Stored items:
::::

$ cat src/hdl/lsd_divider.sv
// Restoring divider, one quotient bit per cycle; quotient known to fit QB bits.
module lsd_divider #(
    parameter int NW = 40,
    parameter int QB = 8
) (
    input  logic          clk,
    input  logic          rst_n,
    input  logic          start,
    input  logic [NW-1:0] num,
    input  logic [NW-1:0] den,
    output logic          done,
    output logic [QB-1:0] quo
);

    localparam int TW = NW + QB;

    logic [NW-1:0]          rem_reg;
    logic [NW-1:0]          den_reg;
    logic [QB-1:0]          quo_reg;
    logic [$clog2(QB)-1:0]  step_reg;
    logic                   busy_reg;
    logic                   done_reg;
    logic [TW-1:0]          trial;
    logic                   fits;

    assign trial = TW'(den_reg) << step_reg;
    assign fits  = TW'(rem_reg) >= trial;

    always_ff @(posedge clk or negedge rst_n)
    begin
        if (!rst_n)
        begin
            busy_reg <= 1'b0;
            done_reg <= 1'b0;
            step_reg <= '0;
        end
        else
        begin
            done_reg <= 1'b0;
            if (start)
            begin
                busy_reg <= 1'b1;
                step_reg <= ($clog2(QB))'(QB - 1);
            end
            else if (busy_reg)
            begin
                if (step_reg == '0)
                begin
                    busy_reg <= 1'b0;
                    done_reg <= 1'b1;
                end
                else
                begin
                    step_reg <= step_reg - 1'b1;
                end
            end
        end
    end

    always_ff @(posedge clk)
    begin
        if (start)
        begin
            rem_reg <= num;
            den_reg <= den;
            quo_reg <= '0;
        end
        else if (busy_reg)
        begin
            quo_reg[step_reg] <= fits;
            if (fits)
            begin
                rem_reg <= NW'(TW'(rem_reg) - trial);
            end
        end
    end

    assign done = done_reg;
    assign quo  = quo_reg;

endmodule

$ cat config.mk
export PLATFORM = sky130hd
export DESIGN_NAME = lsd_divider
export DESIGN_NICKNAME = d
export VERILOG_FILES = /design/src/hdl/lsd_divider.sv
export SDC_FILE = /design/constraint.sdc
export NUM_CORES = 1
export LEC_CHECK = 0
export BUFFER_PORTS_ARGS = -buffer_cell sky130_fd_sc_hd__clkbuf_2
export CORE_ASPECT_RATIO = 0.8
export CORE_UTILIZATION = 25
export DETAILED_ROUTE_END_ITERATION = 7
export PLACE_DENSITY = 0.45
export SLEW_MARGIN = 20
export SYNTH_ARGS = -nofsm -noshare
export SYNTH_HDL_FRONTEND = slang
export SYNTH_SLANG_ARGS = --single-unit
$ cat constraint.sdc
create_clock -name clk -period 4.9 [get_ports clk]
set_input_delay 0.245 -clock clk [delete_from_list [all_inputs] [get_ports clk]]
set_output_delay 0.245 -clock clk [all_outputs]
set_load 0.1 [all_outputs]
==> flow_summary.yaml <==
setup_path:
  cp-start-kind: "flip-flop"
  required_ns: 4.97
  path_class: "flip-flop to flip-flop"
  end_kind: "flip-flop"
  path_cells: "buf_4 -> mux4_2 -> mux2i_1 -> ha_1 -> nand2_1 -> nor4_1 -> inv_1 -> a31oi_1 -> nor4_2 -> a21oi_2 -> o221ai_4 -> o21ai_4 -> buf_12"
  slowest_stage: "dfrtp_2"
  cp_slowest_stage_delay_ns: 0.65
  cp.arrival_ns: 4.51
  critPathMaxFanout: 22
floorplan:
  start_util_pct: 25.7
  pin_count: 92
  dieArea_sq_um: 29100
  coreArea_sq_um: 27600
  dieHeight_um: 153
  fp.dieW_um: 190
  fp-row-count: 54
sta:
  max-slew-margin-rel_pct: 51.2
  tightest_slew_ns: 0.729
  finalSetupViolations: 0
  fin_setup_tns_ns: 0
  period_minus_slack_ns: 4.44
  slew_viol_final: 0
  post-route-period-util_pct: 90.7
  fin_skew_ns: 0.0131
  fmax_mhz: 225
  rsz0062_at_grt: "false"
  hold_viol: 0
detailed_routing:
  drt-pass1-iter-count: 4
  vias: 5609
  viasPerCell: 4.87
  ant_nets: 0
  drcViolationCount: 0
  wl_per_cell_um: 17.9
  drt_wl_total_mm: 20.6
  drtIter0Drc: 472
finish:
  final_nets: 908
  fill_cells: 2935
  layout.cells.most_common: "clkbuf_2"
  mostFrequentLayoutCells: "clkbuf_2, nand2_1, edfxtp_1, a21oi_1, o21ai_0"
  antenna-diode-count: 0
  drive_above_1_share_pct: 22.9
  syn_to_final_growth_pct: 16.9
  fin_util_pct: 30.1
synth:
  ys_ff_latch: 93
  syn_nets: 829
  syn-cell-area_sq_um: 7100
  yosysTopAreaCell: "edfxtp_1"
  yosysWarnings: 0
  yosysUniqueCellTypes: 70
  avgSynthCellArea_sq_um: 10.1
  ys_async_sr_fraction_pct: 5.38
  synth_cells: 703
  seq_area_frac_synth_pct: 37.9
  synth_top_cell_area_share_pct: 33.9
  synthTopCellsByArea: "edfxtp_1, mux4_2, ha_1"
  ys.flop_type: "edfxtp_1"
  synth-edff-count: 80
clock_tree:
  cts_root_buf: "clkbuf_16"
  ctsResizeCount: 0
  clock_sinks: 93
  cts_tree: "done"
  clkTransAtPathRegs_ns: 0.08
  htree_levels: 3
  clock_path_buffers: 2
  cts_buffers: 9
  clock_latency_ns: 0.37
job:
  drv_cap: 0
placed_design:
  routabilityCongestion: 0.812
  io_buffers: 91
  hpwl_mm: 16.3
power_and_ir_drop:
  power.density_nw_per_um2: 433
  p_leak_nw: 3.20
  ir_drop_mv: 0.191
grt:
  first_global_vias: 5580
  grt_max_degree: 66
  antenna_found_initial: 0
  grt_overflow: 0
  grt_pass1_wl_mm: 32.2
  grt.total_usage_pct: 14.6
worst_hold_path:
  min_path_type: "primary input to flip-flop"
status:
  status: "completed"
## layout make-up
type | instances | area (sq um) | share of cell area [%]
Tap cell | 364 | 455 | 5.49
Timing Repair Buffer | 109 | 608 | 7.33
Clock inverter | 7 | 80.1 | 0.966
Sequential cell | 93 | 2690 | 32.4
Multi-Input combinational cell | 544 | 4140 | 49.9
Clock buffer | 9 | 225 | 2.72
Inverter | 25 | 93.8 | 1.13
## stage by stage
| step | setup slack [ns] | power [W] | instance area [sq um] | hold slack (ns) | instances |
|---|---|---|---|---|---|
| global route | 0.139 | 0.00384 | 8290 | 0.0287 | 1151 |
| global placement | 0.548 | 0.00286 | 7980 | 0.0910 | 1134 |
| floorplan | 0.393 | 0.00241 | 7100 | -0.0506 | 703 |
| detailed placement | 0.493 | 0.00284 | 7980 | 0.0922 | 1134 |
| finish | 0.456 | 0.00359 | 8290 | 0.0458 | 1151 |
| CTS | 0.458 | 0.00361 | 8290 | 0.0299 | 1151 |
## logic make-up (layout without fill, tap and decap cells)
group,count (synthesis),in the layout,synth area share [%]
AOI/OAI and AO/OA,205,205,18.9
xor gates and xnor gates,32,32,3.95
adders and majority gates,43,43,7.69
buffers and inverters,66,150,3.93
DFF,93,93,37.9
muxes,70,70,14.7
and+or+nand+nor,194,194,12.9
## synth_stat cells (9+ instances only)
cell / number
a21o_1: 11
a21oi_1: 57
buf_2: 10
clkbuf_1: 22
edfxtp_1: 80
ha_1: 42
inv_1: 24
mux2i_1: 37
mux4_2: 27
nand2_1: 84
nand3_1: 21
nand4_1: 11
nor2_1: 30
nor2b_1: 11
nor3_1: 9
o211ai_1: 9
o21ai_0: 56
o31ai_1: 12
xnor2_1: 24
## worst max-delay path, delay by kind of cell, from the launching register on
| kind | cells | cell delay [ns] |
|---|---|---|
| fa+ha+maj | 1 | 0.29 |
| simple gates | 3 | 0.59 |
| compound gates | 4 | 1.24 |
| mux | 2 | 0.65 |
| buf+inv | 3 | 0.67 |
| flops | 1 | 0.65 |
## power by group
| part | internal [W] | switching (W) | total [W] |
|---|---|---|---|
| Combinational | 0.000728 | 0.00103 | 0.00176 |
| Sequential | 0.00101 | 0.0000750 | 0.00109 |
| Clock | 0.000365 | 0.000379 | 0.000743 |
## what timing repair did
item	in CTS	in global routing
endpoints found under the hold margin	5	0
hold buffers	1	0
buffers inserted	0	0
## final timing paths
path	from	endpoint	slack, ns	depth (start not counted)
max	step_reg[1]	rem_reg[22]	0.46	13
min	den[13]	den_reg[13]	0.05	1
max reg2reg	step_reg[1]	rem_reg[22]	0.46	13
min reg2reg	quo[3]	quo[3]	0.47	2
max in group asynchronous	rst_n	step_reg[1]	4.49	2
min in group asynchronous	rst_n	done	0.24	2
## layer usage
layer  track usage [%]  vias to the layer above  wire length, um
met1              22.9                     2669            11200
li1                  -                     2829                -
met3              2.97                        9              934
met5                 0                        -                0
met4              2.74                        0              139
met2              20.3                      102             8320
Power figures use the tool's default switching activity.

::::

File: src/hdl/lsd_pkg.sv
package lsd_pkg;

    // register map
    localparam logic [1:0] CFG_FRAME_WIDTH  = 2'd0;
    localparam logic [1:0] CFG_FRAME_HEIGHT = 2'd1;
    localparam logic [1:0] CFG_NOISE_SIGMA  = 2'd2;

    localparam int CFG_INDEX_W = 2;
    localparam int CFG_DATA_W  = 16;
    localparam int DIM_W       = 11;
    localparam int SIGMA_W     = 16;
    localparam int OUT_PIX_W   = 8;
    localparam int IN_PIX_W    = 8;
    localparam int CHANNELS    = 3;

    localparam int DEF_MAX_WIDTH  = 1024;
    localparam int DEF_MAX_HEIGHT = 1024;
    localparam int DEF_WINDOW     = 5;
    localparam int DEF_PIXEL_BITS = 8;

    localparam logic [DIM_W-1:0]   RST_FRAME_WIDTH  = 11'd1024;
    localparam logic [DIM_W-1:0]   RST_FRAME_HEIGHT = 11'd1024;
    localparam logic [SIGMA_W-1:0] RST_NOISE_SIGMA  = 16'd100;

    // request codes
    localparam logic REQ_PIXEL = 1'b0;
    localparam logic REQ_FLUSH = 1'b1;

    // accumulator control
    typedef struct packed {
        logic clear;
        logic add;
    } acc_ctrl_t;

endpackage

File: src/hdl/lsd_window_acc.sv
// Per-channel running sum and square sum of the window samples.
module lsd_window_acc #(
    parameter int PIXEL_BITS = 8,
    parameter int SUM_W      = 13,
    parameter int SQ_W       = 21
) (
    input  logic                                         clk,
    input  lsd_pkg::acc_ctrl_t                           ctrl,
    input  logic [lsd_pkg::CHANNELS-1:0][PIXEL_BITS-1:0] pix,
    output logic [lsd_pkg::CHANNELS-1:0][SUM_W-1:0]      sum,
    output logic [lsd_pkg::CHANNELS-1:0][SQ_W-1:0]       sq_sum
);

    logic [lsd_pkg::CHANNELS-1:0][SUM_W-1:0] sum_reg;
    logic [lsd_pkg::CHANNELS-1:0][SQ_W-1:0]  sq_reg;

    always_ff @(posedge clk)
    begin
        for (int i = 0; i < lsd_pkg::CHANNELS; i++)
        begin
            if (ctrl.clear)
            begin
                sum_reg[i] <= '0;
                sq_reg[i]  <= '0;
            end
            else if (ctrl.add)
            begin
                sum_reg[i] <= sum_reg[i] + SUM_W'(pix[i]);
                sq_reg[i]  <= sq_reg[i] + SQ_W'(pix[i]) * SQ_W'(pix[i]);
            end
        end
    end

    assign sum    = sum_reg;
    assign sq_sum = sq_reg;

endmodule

::::

*EXERCISE DETAILS*
Print again the lines of the entries above that fall between the line holding "period_minus_slack_ns: 4.44" and the line holding "## stage by stage", inclusive, exactly as they stand.

*EXPECTED ANSWER*
  period_minus_slack_ns: 4.44
  slew_viol_final: 0
  post-route-period-util_pct: 90.7
  fin_skew_ns: 0.0131
  fmax_mhz: 225
  rsz0062_at_grt: "false"
  hold_viol: 0
detailed_routing:
  drt-pass1-iter-count: 4
  vias: 5609
  viasPerCell: 4.87
  ant_nets: 0
  drcViolationCount: 0
  wl_per_cell_um: 17.9
  drt_wl_total_mm: 20.6
  drtIter0Drc: 472
finish:
  final_nets: 908
  fill_cells: 2935
  layout.cells.most_common: "clkbuf_2"
  mostFrequentLayoutCells: "clkbuf_2, nand2_1, edfxtp_1, a21oi_1, o21ai_0"
  antenna-diode-count: 0
  drive_above_1_share_pct: 22.9
  syn_to_final_growth_pct: 16.9
  fin_util_pct: 30.1
synth:
  ys_ff_latch: 93
  syn_nets: 829
  syn-cell-area_sq_um: 7100
  yosysTopAreaCell: "edfxtp_1"
  yosysWarnings: 0
  yosysUniqueCellTypes: 70
  avgSynthCellArea_sq_um: 10.1
  ys_async_sr_fraction_pct: 5.38
  synth_cells: 703
  seq_area_frac_synth_pct: 37.9
  synth_top_cell_area_share_pct: 33.9
  synthTopCellsByArea: "edfxtp_1, mux4_2, ha_1"
  ys.flop_type: "edfxtp_1"
  synth-edff-count: 80
clock_tree:
  cts_root_buf: "clkbuf_16"
  ctsResizeCount: 0
  clock_sinks: 93
  cts_tree: "done"
  clkTransAtPathRegs_ns: 0.08
  htree_levels: 3
  clock_path_buffers: 2
  cts_buffers: 9
  clock_latency_ns: 0.37
job:
  drv_cap: 0
placed_design:
  routabilityCongestion: 0.812
  io_buffers: 91
  hpwl_mm: 16.3
power_and_ir_drop:
  power.density_nw_per_um2: 433
  p_leak_nw: 3.20
  ir_drop_mv: 0.191
grt:
  first_global_vias: 5580
  grt_max_degree: 66
  antenna_found_initial: 0
  grt_overflow: 0
  grt_pass1_wl_mm: 32.2
  grt.total_usage_pct: 14.6
worst_hold_path:
  min_path_type: "primary input to flip-flop"
status:
  status: "completed"
## layout make-up
type | instances | area (sq um) | share of cell area [%]
Tap cell | 364 | 455 | 5.49
Timing Repair Buffer | 109 | 608 | 7.33
Clock inverter | 7 | 80.1 | 0.966
Sequential cell | 93 | 2690 | 32.4
Multi-Input combinational cell | 544 | 4140 | 49.9
Clock buffer | 9 | 225 | 2.72
Inverter | 25 | 93.8 | 1.13
## stage by stage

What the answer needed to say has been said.